Japanese musical artist (born 1973)

Rie Miyazawa (宮沢 りえ, Miyazawa Rie) is a Japanese actress and former idol singer. She is regarded as one of Japan's top actresses, and her accolades include six Japan Academy Film Prizes and three Kinema Junpo Awards.

Miyazawa began her career as a child model, seeing wide exposure as the original face of Mitsui Rehouse. At age 16, she made her acting debut in the 1988 film Seven Day's War, winning the Japan Academy Award for Newcomer of the Year. Her short-lived music career began with the single "Dream Rush" in 1989, and the next year she performed at the prestigious Kōhaku Uta Gassen television special.

Miyazawa quickly rose to prominence as one of the top idols of the early Heisei period, attracting controversy for her 1991 nude photography book Santa Fe, which sold 1.5 million copies. Her personal struggles were further scrutinized, including a high-profile engagement to sumo wrestler Takanohana, a suicide attempt and battle with anorexia nervosa. By 1996, she went into hiatus and briefly resettled in the United States.

She took on a few television drama roles in the late 1990s, and returned to the big screen in the Taiwanese films The Cabbie (2000) and Peony Pavilion (2001). She co-starred in the highly-acclaimed 2002 film The Twilight Samurai, which marked a full-fledged comeback for Miyazawa and remains as her most recognizable role both domestically and internationally. She saw further success in The Face of Jizo and Tony Takitani (2004), and received several accolades for Pale Moon (2014) and Her Love Boils Bathwater (2016).

== Life and career ==
Miyazawa was born in Tokyo to a Dutch father and a Japanese mother Mitsuko Miyazawa. Since her debut at age 11 in an advertisement for Kit Kat, she has appeared many films, television shows, commercials, stage appearances and photo books to her credit. She starred in the children's comedy Bokura no Nanokakan Sensō (Seven Days' War) and the television drama Tokyo Elevator Girl. Miyazawa made her debut as a singer on September 15, 1989, with her album MU.

Miyazawa gained notoriety in 1991 with the publication of a fine art nude photography book, Santa Fe, and even more publicity in 1992 with her engagement to sumo star Takanohana. The engagement was called off in 1993. In September 1994 she cut her wrists with a broken glass in what she described as an "accident" and which some reports characterized as a suicide attempt.

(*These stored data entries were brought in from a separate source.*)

==> config.mk <==
export PLATFORM = sky130hd
export DESIGN_NAME = si5340_i2c_arbiter
export DESIGN_NICKNAME = d
export VERILOG_FILES = /design/src/rtl/si5340_i2c_arbiter.sv
export SDC_FILE = /design/constraint.sdc
export NUM_CORES = 1
export LEC_CHECK = 0
export BUFFER_PORTS_ARGS = -buffer_cell sky130_fd_sc_hd__buf_2
export CAP_MARGIN = 10
export CORE_ASPECT_RATIO = 0.7
export CORE_MARGIN = 2
export CORE_UTILIZATION = 50
export DETAILED_ROUTE_END_ITERATION = 10
export PLACE_DENSITY = 0.82
export SYNTH_ARGS = -nofsm -noshare
export SYNTH_HDL_FRONTEND = slang
export SYNTH_SLANG_ARGS = --single-unit
==> constraint.sdc <==
create_clock -name clk_i -period 4.7 [get_ports clk_i]
set_input_delay 0.705 -clock clk_i [delete_from_list [all_inputs] [get_ports clk_i]]
set_output_delay 0.705 -clock clk_i [all_outputs]
set_load 0.05 [all_outputs]
==> src/rtl/si5340_i2c_arbiter.sv <==
// ---------------------------------------------------------------------------
// si5340_i2c_arbiter
//
// Purpose:
//   Shares one I2C byte-command master, and the scl/sda pads behind it,
//   between NUM_REQ clients. Typical clients are the si5340 config loader
//   (client 0) and a status/LOL poller (client 1).
//
//   A client owns the bus for a whole transaction: it holds req_i high for
//   as long as it needs the bus. While it owns the bus, its valid/ready
//   command channel is muxed through to the master. Responses from the
//   master are registered and routed back to the owner.
//
//   After each transaction the arbiter waits for the master to go idle and
//   then enforces a bus-free gap before it grants the bus again. A watchdog
//   revokes a grant that is held too long. A revoked client is blocked until
//   it drops its request.
//
// Configuration macro:
//   SI5340_ARB_FIXED_PRIO_EN
//     Defined   : fixed priority. The lowest-index requester always wins, so
//                 the config loader (client 0) beats every other client.
//     Undefined : round-robin. The search starts just after the previous
//                 owner. This is the default build.
//   The watchdog, the gap and the blocking logic are the same in both builds.
//
// Parameters:
//   NUM_REQ      number of clients (2..8)
//   CMD_W        command word width (op + byte)
//   RSP_W        response word width
//   GAP_CYC      idle cycles required between release and next grant (>=1)
//   TIMEOUT_CYC  maximum cycles a grant may be held (>=2)
//
// Ports:
//   clk_i          clock
//   arstn_i        asynchronous reset, active low
//   req_i          per-client transaction request (level)
//   gnt_o          one-hot grant, registered
//   cmd_valid_i    per-client command valid
//   cmd_data_i     per-client command, client k at [k*CMD_W +: CMD_W]
//   cmd_ready_o    per-client command ready (only the owner's can be high)
//   rsp_valid_o    per-client response valid, 1-cycle pulse
//   rsp_data_o     response data, shared by all clients
//   m_valid_o      command valid to master
//   m_data_o       command to master
//   m_ready_i      master accepts command
//   m_busy_i       master mid-transfer (bus not free)
//   m_rsp_valid_i  master response valid
//   m_rsp_data_i   master response data
//   timeout_o      1-cycle pulse when the watchdog revokes a grant
// ---------------------------------------------------------------------------
module si5340_i2c_arbiter #(
  parameter int NUM_REQ     = 2,
  parameter int CMD_W       = 16,
  parameter int RSP_W       = 8,
  parameter int GAP_CYC     = 8,
  parameter int TIMEOUT_CYC = 100000
) (
  input  logic                     clk_i,
  input  logic                     arstn_i,
  input  logic [NUM_REQ-1:0]       req_i,
  output logic [NUM_REQ-1:0]       gnt_o,
  input  logic [NUM_REQ-1:0]       cmd_valid_i,
  input  logic [NUM_REQ*CMD_W-1:0] cmd_data_i,
  output logic [NUM_REQ-1:0]       cmd_ready_o,
  output logic [NUM_REQ-1:0]       rsp_valid_o,
  output logic [RSP_W-1:0]         rsp_data_o,
  output logic                     m_valid_o,
  output logic [CMD_W-1:0]         m_data_o,
  input  logic                     m_ready_i,
  input  logic                     m_busy_i,
  input  logic                     m_rsp_valid_i,
  input  logic [RSP_W-1:0]         m_rsp_data_i,
  output logic                     timeout_o
);

  localparam int OWN_W = (NUM_REQ > 1) ? $clog2(NUM_REQ) : 1;
  localparam int TMR_W = $clog2(TIMEOUT_CYC + 1);
  localparam int GAP_W = $clog2(GAP_CYC + 1);

  // Terminal counts. Each counter stops at its terminal value and never wraps.
  localparam logic [TMR_W-1:0] TMR_LAST = TMR_W'(TIMEOUT_CYC - 1);
  localparam logic [GAP_W-1:0] GAP_LAST = GAP_W'(GAP_CYC - 1);

  typedef enum logic [1:0] {
    IDLE  = 2'd0,
    GRANT = 2'd1,
    DRAIN = 2'd2,
    GAP   = 2'd3
  } state_t;

  state_t             state;
  logic [OWN_W-1:0]   owner;
  logic [NUM_REQ-1:0] blocked;
  logic [TMR_W-1:0]   timer;
  logic [GAP_W-1:0]   gap_cnt;

  logic [NUM_REQ-1:0] eligible;
  logic               pick_found;
  logic [OWN_W-1:0]   pick_idx;
  logic [NUM_REQ-1:0] owner_oh;
  logic               owner_req;
  logic               owner_cmd_valid;
  logic [CMD_W-1:0]   owner_data;

  // Decode the owner into a one-hot mask. The mask selects the owner's
  // request, valid, ready and response bits without indexing out of range.
  always_comb begin
    owner_oh        = NUM_REQ'(1) << owner;
    owner_req       = |(req_i & owner_oh);
    owner_cmd_valid = |(cmd_valid_i & owner_oh);
    eligible        = req_i & ~blocked;
  end

  // Select the owner's command word from the packed per-client bus.
  always_comb begin
    owner_data = '0;
    for (int k = 0; k < NUM_REQ; k++) begin
      if (owner == OWN_W'(k)) begin
        owner_data = cmd_data_i[k*CMD_W +: CMD_W];
      end
    end
  end

`ifdef SI5340_ARB_FIXED_PRIO_EN
  // Fixed priority. The loop scans downward so that the last match, which
  // is the lowest eligible index, wins.
  always_comb begin
    pick_found = 1'b0;
    pick_idx   = '0;
    for (int k = NUM_REQ - 1; k >= 0; k--) begin
      if (eligible[k]) begin
        pick_found = 1'b1;
        pick_idx   = OWN_W'(k);
      end
    end
  end
`else
  logic [OWN_W-1:0] rr_ptr;

  // Index that lies step positions after base, wrapping modulo NUM_REQ.
  // NUM_REQ need not be a power of two, so the wrap is explicit.
  function automatic logic [OWN_W-1:0] rr_index(input logic [OWN_W-1:0] base,
                                                input int               step);
    int idx;
    idx = int'(base) + step;
    if (idx >= NUM_REQ) begin
      idx = idx - NUM_REQ;
    end
    return OWN_W'(idx);
  endfunction

  // Round-robin. The loop scans from the farthest distance down to the
  // nearest, so the closest eligible client after rr_ptr wins. The last
  // owner itself is at distance NUM_REQ, so it has the lowest priority.
  always_comb begin
    pick_found = 1'b0;
    pick_idx   = '0;
    for (int i = NUM_REQ; i >= 1; i--) begin
      if (eligible[rr_index(rr_ptr, i)]) begin
        pick_found = 1'b1;
        pick_idx   = rr_index(rr_ptr, i);
      end
    end
  end
`endif

  // Command path. The path is open only in GRANT. Outside GRANT the master
  // sees no valid, and no client sees ready.
  always_comb begin
    m_valid_o   = 1'b0;
    m_data_o    = '0;
    cmd_ready_o = '0;
    if (state == GRANT) begin
      m_valid_o   = owner_cmd_valid;
      m_data_o    = owner_data;
      cmd_ready_o = m_ready_i ? owner_oh : '0;
    end
  end

  // Main arbiter FSM with registered grant, response and timeout outputs.
  // The owner register is kept through DRAIN, so a response that arrives
  // after release still reaches the client that started the transfer.
  always_ff @(posedge clk_i or negedge arstn_i) begin
    if (!arstn_i) begin
      state       <= IDLE;
      owner       <= '0;
      blocked     <= '0;
      timer       <= '0;
      gap_cnt     <= '0;
      gnt_o       <= '0;
      timeout_o   <= 1'b0;
      rsp_valid_o <= '0;
      rsp_data_o  <= '0;
`ifndef SI5340_ARB_FIXED_PRIO_EN
      rr_ptr      <= OWN_W'(NUM_REQ - 1);
`endif
    end else begin
      timeout_o   <= 1'b0;
      rsp_valid_o <= '0;
      // A blocked client is released as soon as its request is seen low.
      blocked     <= blocked & req_i;

      if (((state == GRANT) || (state == DRAIN)) && m_rsp_valid_i) begin
        rsp_valid_o <= owner_oh;
        rsp_data_o  <= m_rsp_data_i;
      end

      unique case (state)
        IDLE: begin
          if (pick_found) begin
            owner  <= pick_idx;
            gnt_o  <= NUM_REQ'(1) << pick_idx;
            timer  <= '0;
            state  <= GRANT;
`ifndef SI5340_ARB_FIXED_PRIO_EN
            rr_ptr <= pick_idx;
`endif
          end
        end

        GRANT: begin
          // If release and the watchdog expiry land on the same cycle, the
          // release wins. No pulse is raised and no block is applied.
          if (!owner_req) begin
            gnt_o <= '0;
            state <= DRAIN;
          end else if (timer == TMR_LAST) begin
            gnt_o     <= '0;
            state     <= DRAIN;
            timeout_o <= 1'b1;
            blocked   <= (blocked & req_i) | owner_oh;
          end else begin
            timer <= timer + 1'b1;
          end
        end

        DRAIN: begin
          if (!m_busy_i) begin
            gap_cnt <= '0;
            state   <= GAP;
          end
        end

        GAP: begin
          // Every cycle of the gap must see a free bus. Any busy cycle
          // restarts the count.
          if (m_busy_i) begin
            gap_cnt <= '0;
          end else if (gap_cnt == GAP_LAST) begin
            state <= IDLE;
          end else begin
            gap_cnt <= gap_cnt + 1'b1;
          end
        end

        default: state <= IDLE;
      endcase
    end
  end

endmodule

Miyazawa continued to pursue her career as an actress, including a performance in Kon Ichikawa's movie 47 Ronin that year. But the following February she pulled out of the drama Kura and in November backed out of the musical Kyote.

In early 1996 Miyazawa moved to Coastal California, but by May she was back on TV reporting from the Cannes Film Festival and later that year she appeared in two TV dramas: Hanayome Kaizoebito and Kyosokyoku. In 1997 she made Mikeneko Homes (tasogare) Hoteru and also appeared on stage.

In 2001, Miyazawa won the Best Actress Award at the 23rd Moscow International Film Festival by portraying a Chinese Kunqu performer in the Hong Kong film Peony Pavilion, directed by Yonfan. Then in 2002, she starred alongside Hiroyuki Sanada in Tasogare Seibei (The Twilight Samurai), the year's hit movie that won numerous awards at home, including ones for the lead actors, and was nominated for an Academy Award as Best Foreign Language Film. In 2003 she played the role of Oshino in the NHK TV series Musashi.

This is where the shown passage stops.